If current trends continue, the ranks of American adults with excessive blood sugar levels would swell from 93.8 million this year (about 28 million diabetics and 66 million more with pre-diabetes) to 135 million in 2020 – and cost society $3.35 billion by decade’s end. In addition, diabetes is becoming one of the most common chronic diseases in children and adolescents. According to the American Diabetes Association, one in every four children is currently diagnosed with diabetes.

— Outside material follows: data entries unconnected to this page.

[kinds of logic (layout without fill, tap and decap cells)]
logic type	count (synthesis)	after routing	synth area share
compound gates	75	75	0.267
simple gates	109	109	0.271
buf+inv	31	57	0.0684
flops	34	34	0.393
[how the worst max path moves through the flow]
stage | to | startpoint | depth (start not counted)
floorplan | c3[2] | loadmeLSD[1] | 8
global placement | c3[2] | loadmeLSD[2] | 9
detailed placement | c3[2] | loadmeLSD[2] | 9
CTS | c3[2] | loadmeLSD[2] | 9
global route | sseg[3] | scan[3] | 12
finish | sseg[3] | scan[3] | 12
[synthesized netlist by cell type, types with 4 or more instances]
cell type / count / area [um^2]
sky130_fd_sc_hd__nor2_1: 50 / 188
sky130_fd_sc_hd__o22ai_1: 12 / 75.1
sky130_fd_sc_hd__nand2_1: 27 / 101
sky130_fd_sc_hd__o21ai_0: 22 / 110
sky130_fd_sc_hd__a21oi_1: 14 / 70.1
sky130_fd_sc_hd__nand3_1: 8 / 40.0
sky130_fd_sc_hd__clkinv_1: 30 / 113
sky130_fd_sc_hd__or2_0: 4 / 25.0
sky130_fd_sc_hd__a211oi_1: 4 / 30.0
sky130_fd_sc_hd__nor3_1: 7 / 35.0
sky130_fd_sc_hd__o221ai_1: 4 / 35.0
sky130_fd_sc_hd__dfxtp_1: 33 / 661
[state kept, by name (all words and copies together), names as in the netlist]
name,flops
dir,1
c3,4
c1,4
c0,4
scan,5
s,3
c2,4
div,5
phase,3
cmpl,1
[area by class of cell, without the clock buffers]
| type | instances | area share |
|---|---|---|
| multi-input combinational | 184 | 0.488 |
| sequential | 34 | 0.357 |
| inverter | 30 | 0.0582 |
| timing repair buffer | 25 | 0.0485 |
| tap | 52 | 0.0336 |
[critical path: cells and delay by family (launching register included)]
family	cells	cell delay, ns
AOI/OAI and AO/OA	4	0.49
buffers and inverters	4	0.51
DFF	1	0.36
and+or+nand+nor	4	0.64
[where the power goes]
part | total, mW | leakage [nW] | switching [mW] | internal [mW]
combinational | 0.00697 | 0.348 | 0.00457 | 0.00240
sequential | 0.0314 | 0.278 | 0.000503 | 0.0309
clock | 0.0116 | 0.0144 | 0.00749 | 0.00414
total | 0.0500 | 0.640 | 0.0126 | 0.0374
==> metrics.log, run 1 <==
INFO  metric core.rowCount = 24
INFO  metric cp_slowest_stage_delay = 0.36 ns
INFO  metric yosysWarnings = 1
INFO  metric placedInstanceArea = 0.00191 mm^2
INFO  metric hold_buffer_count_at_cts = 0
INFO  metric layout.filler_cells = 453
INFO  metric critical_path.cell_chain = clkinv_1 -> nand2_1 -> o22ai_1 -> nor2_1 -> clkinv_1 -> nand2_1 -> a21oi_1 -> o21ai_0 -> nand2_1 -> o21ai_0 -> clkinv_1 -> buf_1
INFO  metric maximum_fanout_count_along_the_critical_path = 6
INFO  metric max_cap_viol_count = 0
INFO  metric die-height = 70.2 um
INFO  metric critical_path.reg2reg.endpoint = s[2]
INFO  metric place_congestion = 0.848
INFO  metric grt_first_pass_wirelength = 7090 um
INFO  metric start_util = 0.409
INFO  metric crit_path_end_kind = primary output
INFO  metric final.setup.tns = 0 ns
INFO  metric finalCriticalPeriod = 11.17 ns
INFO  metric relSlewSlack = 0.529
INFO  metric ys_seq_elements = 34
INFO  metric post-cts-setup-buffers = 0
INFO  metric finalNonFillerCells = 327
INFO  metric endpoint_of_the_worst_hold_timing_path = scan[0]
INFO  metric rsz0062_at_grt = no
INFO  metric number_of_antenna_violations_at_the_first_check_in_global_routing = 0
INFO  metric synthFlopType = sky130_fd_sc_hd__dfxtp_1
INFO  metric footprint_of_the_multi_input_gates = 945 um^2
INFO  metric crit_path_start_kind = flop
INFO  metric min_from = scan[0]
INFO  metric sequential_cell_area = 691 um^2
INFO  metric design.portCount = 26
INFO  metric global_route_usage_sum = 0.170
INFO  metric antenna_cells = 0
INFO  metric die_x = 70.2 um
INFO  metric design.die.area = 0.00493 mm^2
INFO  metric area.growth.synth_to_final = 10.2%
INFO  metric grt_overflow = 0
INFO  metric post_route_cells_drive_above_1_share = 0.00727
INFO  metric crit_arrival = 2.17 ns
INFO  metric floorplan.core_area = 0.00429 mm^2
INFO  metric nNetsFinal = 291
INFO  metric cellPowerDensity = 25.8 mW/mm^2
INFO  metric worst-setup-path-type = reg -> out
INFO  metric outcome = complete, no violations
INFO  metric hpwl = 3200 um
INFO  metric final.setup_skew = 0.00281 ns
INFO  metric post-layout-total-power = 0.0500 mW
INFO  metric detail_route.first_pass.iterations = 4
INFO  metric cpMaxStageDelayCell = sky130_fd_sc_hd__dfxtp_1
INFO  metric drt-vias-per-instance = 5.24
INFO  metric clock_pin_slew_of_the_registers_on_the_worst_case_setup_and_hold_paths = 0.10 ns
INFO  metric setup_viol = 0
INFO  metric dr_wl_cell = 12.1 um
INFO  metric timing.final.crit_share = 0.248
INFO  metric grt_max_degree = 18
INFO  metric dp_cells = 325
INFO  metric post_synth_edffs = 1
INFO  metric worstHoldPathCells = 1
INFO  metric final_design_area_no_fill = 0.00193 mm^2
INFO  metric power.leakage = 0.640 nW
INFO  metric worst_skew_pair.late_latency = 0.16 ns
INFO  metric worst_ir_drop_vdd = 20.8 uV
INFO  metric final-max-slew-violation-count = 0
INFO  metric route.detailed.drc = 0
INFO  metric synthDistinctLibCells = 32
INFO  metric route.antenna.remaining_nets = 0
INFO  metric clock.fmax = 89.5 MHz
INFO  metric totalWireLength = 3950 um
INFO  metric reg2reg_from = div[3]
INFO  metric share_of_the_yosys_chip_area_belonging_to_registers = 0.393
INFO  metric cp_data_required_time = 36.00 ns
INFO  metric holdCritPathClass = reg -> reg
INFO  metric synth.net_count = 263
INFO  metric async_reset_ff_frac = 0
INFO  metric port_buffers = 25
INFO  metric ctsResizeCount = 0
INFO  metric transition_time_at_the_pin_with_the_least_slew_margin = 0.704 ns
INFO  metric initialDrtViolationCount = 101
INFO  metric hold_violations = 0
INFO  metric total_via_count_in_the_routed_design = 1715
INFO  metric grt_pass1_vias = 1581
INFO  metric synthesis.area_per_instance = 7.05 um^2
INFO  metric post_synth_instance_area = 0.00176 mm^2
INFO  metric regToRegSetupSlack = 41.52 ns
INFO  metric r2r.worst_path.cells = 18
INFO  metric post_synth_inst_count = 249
This is an optimization exercise on Yosys and OpenROAD, whose aim is small area and a short achievable clock period, not a production implementation. Function was not checked in any run shown here: the RTL went through the layout flow alone. No activity file was given, so power comes from the tool's default toggle rates.

File: flow/flow/run.sh
#!/bin/bash
# Standard ORFS layout with two changes:
#  - port buffers use the smallest buffer cell (buffer_ports' default pick is clkdlybuf4s50_1);
#  - after synthesis every combinational cell starts at drive strength 1 (flow/downsize.tcl),
#    and timing repair sizes up only what the timing needs.
set -euo pipefail
export BUFFER_PORTS_ARGS="-buffer_cell sky130_fd_sc_hd__buf_1"
export POST_SYNTH_TCL="$(pwd)/flow/downsize.tcl"
bash standard.sh finish > standard_flow.log 2>&1
File: flow/flow/downsize.tcl
# Sourced after the synthesized netlist is loaded (POST_SYNTH_TCL): set every
# combinational cell to its smallest (_1) drive strength; the later timing repair
# sizes up the cells that need it. Flip-flops are left as synthesis made them.
set db [ord::get_db]
set n 0
foreach inst [[ord::get_db_block] getInsts] {
  set m [[$inst getMaster] getName]
  if {[regexp {^(sky130_fd_sc_hd__[a-z0-9]+)_([0-9]+)$} $m -> base d]} {
    if {[string match "*__df*" $base] || [string match "*__dl*" $base] || [string match "*__sdf*" $base]} { continue }
    if {$d > 1} {
      set nm [$db findMaster ${base}_1]
      if {$nm ne "NULL" && $nm ne ""} { $inst swapMaster $nm; incr n }
    }
  }
}
puts "downsize.tcl: set $n cells to drive strength 1"
File: flow/standard.sh
#!/bin/bash
# synth_recipe.tcl (not shown) runs the flow's synth.tcl, then flattens the netlist and writes it again
# the make line also repeats each setting of config.mk as NAME=value (left out here)
make -C /OpenROAD-flow-scripts/flow DESIGN_CONFIG=/design/flow/config.mk WORK_HOME=/design/flow/orfs CLKGATE_MAP_FILE= SYNTH_SCRIPT=/design/flow/synth_recipe.tcl "${@:-finish}"
File: flow/config.mk
export PLATFORM = sky130hd
export DESIGN_NAME = PE
export DESIGN_NICKNAME = PE
export VERILOG_FILES = /design/flow/design.v
export SDC_FILE = /design/flow/constraint.sdc
export NUM_CORES = 4
export LEC_CHECK = 0
export CAP_MARGIN = 20
export CORE_MARGIN = 2
export CORE_UTILIZATION = 40
export CTS_BUF_LIST = sky130_fd_sc_hd__clkbuf_8
export PLACE_DENSITY = 0.6
export SETUP_SLACK_MARGIN = 3.4
export SLEW_MARGIN = 20
export SYNTH_HIERARCHICAL = 1
export SYNTH_MINIMUM_KEEP_SIZE = 0
File: flow/constraint.sdc
create_clock -name core_clock -period 8.0 [get_ports {clk}]
set_input_delay 1.6000 -clock core_clock [delete_from_list [all_inputs] [get_ports {clk}]]
set_output_delay 1.6000 -clock core_clock [all_outputs]
set_load 0.01 [all_outputs]
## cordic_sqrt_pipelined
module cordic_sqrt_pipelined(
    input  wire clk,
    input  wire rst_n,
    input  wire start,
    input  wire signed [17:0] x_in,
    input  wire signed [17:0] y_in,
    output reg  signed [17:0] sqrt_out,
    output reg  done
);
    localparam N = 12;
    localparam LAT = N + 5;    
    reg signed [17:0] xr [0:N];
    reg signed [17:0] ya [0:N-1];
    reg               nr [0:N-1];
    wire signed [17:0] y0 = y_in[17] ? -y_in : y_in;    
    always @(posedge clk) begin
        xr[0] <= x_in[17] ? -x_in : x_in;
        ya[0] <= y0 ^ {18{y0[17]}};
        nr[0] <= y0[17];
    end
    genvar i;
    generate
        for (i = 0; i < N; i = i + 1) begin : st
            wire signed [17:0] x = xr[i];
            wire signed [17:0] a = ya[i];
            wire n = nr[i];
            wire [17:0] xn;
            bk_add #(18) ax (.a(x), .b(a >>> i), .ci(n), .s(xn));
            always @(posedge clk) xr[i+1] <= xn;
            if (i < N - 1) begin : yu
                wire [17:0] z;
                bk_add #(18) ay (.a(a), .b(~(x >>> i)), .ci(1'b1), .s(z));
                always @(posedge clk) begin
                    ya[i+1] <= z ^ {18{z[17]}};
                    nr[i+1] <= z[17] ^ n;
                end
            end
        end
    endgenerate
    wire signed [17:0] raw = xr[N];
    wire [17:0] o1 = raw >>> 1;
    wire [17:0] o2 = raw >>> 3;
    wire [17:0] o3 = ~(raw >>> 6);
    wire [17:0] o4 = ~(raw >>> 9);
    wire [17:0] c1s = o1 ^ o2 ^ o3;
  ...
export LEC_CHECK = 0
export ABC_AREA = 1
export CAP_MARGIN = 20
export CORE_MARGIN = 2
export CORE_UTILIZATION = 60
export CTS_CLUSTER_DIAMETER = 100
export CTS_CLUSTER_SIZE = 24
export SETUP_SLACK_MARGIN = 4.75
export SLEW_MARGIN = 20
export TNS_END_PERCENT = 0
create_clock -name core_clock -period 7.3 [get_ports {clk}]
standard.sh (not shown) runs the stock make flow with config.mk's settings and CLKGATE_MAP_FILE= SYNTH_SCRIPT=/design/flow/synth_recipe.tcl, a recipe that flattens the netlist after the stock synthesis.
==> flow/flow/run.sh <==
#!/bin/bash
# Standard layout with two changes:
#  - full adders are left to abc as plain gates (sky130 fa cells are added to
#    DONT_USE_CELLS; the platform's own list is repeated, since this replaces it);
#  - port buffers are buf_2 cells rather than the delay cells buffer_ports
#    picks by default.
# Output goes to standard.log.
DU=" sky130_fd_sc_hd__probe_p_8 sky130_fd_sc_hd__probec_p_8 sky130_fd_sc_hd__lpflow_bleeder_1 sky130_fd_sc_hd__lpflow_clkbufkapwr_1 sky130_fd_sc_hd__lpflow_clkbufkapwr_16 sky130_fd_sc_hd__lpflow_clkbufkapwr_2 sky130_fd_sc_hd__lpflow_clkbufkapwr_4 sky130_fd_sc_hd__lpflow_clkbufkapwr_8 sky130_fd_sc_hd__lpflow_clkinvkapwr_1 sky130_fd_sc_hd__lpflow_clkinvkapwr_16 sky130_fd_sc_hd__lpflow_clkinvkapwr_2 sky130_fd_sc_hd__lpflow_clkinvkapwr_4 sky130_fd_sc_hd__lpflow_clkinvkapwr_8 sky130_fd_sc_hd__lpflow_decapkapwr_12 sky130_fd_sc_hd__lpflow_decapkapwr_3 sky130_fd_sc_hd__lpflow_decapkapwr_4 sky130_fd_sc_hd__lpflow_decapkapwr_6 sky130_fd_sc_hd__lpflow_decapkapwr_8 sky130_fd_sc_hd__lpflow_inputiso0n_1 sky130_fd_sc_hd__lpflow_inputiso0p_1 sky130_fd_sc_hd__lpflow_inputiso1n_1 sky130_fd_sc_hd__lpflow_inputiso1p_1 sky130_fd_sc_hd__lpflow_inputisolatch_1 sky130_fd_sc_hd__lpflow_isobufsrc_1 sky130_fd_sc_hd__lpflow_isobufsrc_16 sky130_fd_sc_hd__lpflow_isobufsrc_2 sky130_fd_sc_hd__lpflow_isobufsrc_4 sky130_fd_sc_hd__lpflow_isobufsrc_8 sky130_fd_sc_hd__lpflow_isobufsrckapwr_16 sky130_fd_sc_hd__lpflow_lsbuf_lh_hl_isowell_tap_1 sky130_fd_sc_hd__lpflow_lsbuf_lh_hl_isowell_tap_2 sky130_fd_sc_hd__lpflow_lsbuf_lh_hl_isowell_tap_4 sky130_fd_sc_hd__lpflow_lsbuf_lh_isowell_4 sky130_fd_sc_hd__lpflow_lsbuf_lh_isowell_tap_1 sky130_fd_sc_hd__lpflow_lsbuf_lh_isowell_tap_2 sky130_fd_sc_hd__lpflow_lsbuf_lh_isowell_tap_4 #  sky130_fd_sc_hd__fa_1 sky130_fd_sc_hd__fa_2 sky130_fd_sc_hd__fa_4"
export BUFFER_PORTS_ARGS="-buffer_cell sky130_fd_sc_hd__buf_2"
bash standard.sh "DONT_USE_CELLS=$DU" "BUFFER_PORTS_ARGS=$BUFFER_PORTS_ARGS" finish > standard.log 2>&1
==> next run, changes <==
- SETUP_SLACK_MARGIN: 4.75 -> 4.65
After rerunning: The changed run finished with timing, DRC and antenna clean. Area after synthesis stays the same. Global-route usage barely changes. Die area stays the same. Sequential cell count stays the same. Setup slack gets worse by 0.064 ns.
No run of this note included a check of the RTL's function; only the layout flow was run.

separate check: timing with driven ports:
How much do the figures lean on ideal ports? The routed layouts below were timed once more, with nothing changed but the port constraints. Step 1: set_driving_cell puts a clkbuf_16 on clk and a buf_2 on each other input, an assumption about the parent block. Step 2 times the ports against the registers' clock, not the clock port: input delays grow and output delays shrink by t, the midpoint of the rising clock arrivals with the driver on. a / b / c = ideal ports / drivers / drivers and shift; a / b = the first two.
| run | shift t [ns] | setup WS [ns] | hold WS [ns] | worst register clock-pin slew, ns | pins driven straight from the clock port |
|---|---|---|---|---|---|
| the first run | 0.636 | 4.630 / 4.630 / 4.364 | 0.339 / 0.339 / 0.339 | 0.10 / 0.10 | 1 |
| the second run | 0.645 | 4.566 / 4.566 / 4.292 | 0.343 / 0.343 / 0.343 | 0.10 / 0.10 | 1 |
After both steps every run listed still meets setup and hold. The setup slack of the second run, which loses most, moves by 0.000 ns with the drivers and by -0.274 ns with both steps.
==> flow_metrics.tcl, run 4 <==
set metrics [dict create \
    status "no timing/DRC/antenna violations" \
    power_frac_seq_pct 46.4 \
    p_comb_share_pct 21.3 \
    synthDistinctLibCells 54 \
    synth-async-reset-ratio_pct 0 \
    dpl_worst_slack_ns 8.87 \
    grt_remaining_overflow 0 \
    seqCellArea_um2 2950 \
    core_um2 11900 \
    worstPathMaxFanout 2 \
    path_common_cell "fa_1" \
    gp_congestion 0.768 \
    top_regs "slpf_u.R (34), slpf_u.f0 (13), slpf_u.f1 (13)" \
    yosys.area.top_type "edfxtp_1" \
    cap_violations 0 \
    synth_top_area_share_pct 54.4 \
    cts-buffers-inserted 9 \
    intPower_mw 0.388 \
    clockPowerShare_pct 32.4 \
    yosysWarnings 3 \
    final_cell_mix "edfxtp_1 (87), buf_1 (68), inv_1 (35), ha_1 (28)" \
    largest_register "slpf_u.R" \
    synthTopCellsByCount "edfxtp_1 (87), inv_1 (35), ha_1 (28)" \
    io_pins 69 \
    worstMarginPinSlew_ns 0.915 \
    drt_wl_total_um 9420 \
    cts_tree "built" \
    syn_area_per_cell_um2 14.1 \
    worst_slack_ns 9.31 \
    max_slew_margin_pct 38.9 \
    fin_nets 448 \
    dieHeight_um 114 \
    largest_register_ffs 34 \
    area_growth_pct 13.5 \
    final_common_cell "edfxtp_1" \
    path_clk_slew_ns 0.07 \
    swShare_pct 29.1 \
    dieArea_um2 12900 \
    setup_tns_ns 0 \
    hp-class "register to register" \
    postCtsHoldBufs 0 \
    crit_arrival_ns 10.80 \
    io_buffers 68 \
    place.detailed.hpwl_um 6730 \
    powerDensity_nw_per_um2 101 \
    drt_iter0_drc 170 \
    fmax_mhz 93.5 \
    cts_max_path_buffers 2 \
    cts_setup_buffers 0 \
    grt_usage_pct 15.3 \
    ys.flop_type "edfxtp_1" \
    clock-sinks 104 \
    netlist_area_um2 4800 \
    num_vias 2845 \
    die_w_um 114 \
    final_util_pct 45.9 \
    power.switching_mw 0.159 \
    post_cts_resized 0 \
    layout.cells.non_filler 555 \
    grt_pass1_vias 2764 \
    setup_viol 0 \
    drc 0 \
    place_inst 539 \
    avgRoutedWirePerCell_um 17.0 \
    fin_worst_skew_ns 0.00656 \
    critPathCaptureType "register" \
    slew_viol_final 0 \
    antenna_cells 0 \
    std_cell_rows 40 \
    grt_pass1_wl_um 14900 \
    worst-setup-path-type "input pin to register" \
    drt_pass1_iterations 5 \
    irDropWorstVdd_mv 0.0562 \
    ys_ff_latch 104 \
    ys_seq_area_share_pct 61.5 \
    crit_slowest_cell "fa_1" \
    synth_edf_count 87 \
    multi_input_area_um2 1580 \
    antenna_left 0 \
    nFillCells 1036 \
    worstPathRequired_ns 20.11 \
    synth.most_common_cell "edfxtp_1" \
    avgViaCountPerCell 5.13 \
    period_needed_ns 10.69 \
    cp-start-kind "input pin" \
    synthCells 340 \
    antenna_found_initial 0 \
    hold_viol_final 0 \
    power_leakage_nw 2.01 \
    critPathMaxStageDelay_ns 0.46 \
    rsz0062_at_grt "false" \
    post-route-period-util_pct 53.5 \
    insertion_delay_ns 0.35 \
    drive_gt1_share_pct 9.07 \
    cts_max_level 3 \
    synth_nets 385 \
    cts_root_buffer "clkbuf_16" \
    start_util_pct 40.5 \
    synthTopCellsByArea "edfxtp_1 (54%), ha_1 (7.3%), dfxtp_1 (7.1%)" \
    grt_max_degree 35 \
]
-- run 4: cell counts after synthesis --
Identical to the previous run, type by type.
Source: an optimization exercise on an open RTL-to-GDS flow (aim: small area, a short achievable clock period and few clock cycles). Production flows keep margins and buffers that such runs may drop.
Function was checked by simulation only, so behaviour that the tests miss may differ from the original.

==> flow/design.v (excerpt) <==
module Mips_Top (
  input     wire              CLK,
  input     wire              RST,
  output    wire    [31:0]    PC,
  input     wire    [31:0]    Instr,
  output    wire    [31:0]    DataAddr,
  output    wire    [31:0]    WriteData,
  output    wire              MemWrite,
  input     wire    [31:0]    ReadData);
  localparam [5:0] OP_R    = 6'b000000;
  localparam [5:0] OP_ADDI = 6'b001000;
  localparam [5:0] OP_LW   = 6'b100011;
  localparam [5:0] OP_SW   = 6'b101011;
  localparam [5:0] OP_BEQ  = 6'b000100;
  localparam [5:0] OP_J    = 6'b000010;
  localparam [2:0] ALU_ADD = 3'd0;
  localparam [2:0] ALU_SUB = 3'd1;
  localparam [2:0] ALU_AND = 3'd2;
  localparam [2:0] ALU_OR  = 3'd3;
  localparam [2:0] ALU_SLT = 3'd4;
  localparam [2:0] ALU_MUL = 3'd5;
  reg  [31:0] pc_q;
  reg         e_valid;
  reg         e_we, e_lw, e_sw, e_beq, e_mul, e_imm;
  reg  [2:0]  e_op;
  reg  [4:0]  e_dst;
  reg  [15:0] e_immv;
  reg  [31:0] e_A, e_B;
  reg         e_av, e_bv;
  reg         e_fam, e_faw, e_fbm, e_fbw;    
  reg         m_valid;
  reg         m_we, m_lw, m_mul;
  reg  [4:0]  m_dst;
  reg  [31:0] m_alu, m_c;
  reg  [12:0] m_ah, m_bh;
  reg  [31:0] da_q, wd_q;
  reg         mw_q;
  reg         w_valid;
  reg  [4:0]  w_dst;
  reg  [31:0] w_data;
  wire [31:0] rf_rd1, rf_rd2;
  wire        rf_v1, rf_v2;
  Register_File U_Register_File (
  ...
Size: about 6400 cells after synthesis, about 1400 flip-flops, about 160 I/O pins, roughly 74000 µm² of cells after synthesis.
clock: 24.0 ns
lec_check: 0
cap_margin: 20
core_margin: 2
core_utilization: 40
cts_cluster_diameter: 100
cts_cluster_size: 25
slew_margin: 20
run.sh (not shown) runs the stock make flow with config.mk's settings and CLKGATE_MAP_FILE= SYNTH_SCRIPT=/design/flow/synth_recipe.tcl, a recipe that flattens the netlist after the stock synthesis.
Testbench counts at the start, summed over its fixed seeds: cycles 35,985.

Dr Joel Zonszein believes that unless healthy lifestyle changes are made early in life, diabetes could become an epidemic of tsunami-like proportions. Montefiore has been collaborating with the Diabetes Research Center and Training Center (DRTC), focusing on diabetes education, professional training and community outreach.
American Diabetes Association Recommends Popular Diabetes Drug Metformin to Treat Pre-diabetes
Pre-diabetes, which affects an estimated 79 million Americans, has been termed "America's Largest Healthcare Epidemic.”
The Diabetes Prevention Program (DPP), a study published in The New England Journal of Medicine by scientists at Montefiore and Albert Einstein College of Medicine, found that diabetes can be prevented. In the DPP study, the incidence of diabetes in this high risk group is 11 percent when nothing is done. However, with lifestyle changes, it can be reduced to 4.8 percent and when metformin is used, it is reduced to 7.8 percent.
Therefore, metformin, a drug typically used to treat diabetes, is advocated, combined with lifestyle changes, to effectively prevent or delay the onset of diabetes. The condition is diagnosed when blood glucose levels are higher than normal but not yet high enough to be diagnosed as diabetes. Recent research has shown that long-term damage to the body, affecting the heart, nerves, kidneys and eyes, may already be occurring during pre-diabetes.
Approximately 3-5 percent of pregnant women suffer from gestational diabetes, which is defined as diabetes during pregnancy. Many women don’t even know they have type 2 diabetes until they begin seeing their doctor during pregnancy.
A recent international study, Hypoglycemia and Adverse Pregnancy Outcome (HAPO), indicated that higher maternal glucose levels are associated with higher rates of adverse obstetrical outcomes, which include risk of miscarriage, urinary tract infections, dental disease and poor wound healing. Pre-diabetes also can have profound long term effects on the newborn baby, by altering metabolism and increasing its risk for developing diabetes and heart disease.
However, there is hope -- pregnant women are a relatively captive audience and are often more open to education. It also gives health care professionals an opportunity to counsel the entire family since diabetes management and treatment is relatively similar for all adults.